[Dataset excerpts Boundary: Start]

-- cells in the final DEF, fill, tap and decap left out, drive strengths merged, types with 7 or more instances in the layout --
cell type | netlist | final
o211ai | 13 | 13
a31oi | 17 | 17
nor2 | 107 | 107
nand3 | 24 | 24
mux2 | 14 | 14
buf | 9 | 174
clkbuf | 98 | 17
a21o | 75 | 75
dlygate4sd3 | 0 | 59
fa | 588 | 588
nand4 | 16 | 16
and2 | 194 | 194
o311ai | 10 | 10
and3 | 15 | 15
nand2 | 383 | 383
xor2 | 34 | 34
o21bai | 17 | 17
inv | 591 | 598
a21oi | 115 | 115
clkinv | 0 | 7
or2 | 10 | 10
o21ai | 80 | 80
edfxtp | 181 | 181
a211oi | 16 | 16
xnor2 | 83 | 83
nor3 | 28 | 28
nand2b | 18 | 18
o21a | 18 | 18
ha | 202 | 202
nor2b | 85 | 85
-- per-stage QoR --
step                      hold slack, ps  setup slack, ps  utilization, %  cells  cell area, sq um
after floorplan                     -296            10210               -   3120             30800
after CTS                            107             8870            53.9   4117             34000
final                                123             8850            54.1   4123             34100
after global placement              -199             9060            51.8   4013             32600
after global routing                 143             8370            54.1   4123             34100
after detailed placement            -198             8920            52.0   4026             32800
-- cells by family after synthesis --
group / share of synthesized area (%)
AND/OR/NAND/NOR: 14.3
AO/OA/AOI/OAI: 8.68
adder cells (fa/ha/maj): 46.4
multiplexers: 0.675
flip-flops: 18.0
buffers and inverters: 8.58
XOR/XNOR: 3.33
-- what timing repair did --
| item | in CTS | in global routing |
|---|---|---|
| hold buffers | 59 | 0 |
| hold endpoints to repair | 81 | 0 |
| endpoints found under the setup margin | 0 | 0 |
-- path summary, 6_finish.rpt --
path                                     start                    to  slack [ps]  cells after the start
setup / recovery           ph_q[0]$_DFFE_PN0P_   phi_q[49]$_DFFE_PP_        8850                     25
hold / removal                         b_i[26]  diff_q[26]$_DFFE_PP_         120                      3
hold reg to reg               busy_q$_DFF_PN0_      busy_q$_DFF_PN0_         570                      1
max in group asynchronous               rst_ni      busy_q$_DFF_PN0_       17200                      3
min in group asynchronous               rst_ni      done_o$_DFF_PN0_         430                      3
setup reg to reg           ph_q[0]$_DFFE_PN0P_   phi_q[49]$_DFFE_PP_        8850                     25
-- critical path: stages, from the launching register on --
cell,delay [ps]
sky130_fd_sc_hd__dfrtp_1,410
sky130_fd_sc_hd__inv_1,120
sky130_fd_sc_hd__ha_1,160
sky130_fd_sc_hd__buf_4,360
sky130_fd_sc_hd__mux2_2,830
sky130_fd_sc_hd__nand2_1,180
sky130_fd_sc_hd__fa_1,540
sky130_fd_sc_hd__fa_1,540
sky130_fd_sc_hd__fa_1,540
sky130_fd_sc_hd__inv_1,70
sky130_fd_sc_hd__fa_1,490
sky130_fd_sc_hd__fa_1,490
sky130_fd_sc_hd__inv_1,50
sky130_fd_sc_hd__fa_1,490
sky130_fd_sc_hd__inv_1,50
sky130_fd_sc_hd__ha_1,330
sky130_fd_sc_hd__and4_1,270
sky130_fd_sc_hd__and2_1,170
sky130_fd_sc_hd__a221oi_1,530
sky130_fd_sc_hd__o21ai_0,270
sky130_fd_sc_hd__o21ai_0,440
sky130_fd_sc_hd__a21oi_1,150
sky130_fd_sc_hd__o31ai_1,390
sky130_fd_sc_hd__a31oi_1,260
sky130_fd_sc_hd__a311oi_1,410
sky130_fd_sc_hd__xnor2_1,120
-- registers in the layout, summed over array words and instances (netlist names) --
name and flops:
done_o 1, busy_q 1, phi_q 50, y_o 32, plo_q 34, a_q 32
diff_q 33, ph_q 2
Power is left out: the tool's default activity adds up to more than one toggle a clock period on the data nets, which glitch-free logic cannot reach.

[Dataset excerpts Boundary: End]

**Task instructions:** Everything in the listing is to be restated exactly.

**Answer space:**
-- cells in the final DEF, fill, tap and decap left out, drive strengths merged, types with 7 or more instances in the layout --
cell type | netlist | final
o211ai | 13 | 13
a31oi | 17 | 17
nor2 | 107 | 107
nand3 | 24 | 24
mux2 | 14 | 14
buf | 9 | 174
clkbuf | 98 | 17
a21o | 75 | 75
dlygate4sd3 | 0 | 59
fa | 588 | 588
nand4 | 16 | 16
and2 | 194 | 194
o311ai | 10 | 10
and3 | 15 | 15
nand2 | 383 | 383
xor2 | 34 | 34
o21bai | 17 | 17
inv | 591 | 598
a21oi | 115 | 115
clkinv | 0 | 7
or2 | 10 | 10
o21ai | 80 | 80
edfxtp | 181 | 181
a211oi | 16 | 16
xnor2 | 83 | 83
nor3 | 28 | 28
nand2b | 18 | 18
o21a | 18 | 18
ha | 202 | 202
nor2b | 85 | 85
-- per-stage QoR --
step                      hold slack, ps  setup slack, ps  utilization, %  cells  cell area, sq um
after floorplan                     -296            10210               -   3120             30800
after CTS                            107             8870            53.9   4117             34000
final                                123             8850            54.1   4123             34100
after global placement              -199             9060            51.8   4013             32600
after global routing                 143             8370            54.1   4123             34100
after detailed placement            -198             8920            52.0   4026             32800
-- cells by family after synthesis --
group / share of synthesized area (%)
AND/OR/NAND/NOR: 14.3
AO/OA/AOI/OAI: 8.68
adder cells (fa/ha/maj): 46.4
multiplexers: 0.675
flip-flops: 18.0
buffers and inverters: 8.58
XOR/XNOR: 3.33
-- what timing repair did --
| item | in CTS | in global routing |
|---|---|---|
| hold buffers | 59 | 0 |
| hold endpoints to repair | 81 | 0 |
| endpoints found under the setup margin | 0 | 0 |
-- path summary, 6_finish.rpt --
path                                     start                    to  slack [ps]  cells after the start
setup / recovery           ph_q[0]$_DFFE_PN0P_   phi_q[49]$_DFFE_PP_        8850                     25
hold / removal                         b_i[26]  diff_q[26]$_DFFE_PP_         120                      3
hold reg to reg               busy_q$_DFF_PN0_      busy_q$_DFF_PN0_         570                      1
max in group asynchronous               rst_ni      busy_q$_DFF_PN0_       17200                      3
min in group asynchronous               rst_ni      done_o$_DFF_PN0_         430                      3
setup reg to reg           ph_q[0]$_DFFE_PN0P_   phi_q[49]$_DFFE_PP_        8850                     25
-- critical path: stages, from the launching register on --
cell,delay [ps]
sky130_fd_sc_hd__dfrtp_1,410
sky130_fd_sc_hd__inv_1,120
sky130_fd_sc_hd__ha_1,160
sky130_fd_sc_hd__buf_4,360
sky130_fd_sc_hd__mux2_2,830
sky130_fd_sc_hd__nand2_1,180
sky130_fd_sc_hd__fa_1,540
sky130_fd_sc_hd__fa_1,540
sky130_fd_sc_hd__fa_1,540
sky130_fd_sc_hd__inv_1,70
sky130_fd_sc_hd__fa_1,490
sky130_fd_sc_hd__fa_1,490
sky130_fd_sc_hd__inv_1,50
sky130_fd_sc_hd__fa_1,490
sky130_fd_sc_hd__inv_1,50
sky130_fd_sc_hd__ha_1,330
sky130_fd_sc_hd__and4_1,270
sky130_fd_sc_hd__and2_1,170
sky130_fd_sc_hd__a221oi_1,530
sky130_fd_sc_hd__o21ai_0,270
sky130_fd_sc_hd__o21ai_0,440
sky130_fd_sc_hd__a21oi_1,150
sky130_fd_sc_hd__o31ai_1,390
sky130_fd_sc_hd__a31oi_1,260
sky130_fd_sc_hd__a311oi_1,410
sky130_fd_sc_hd__xnor2_1,120
-- registers in the layout, summed over array words and instances (netlist names) --
name and flops:
done_o 1, busy_q 1, phi_q 50, y_o 32, plo_q 34, a_q 32
diff_q 33, ph_q 2
Power is left out: the tool's default activity adds up to more than one toggle a clock period on the data nets, which glitch-free logic cannot reach.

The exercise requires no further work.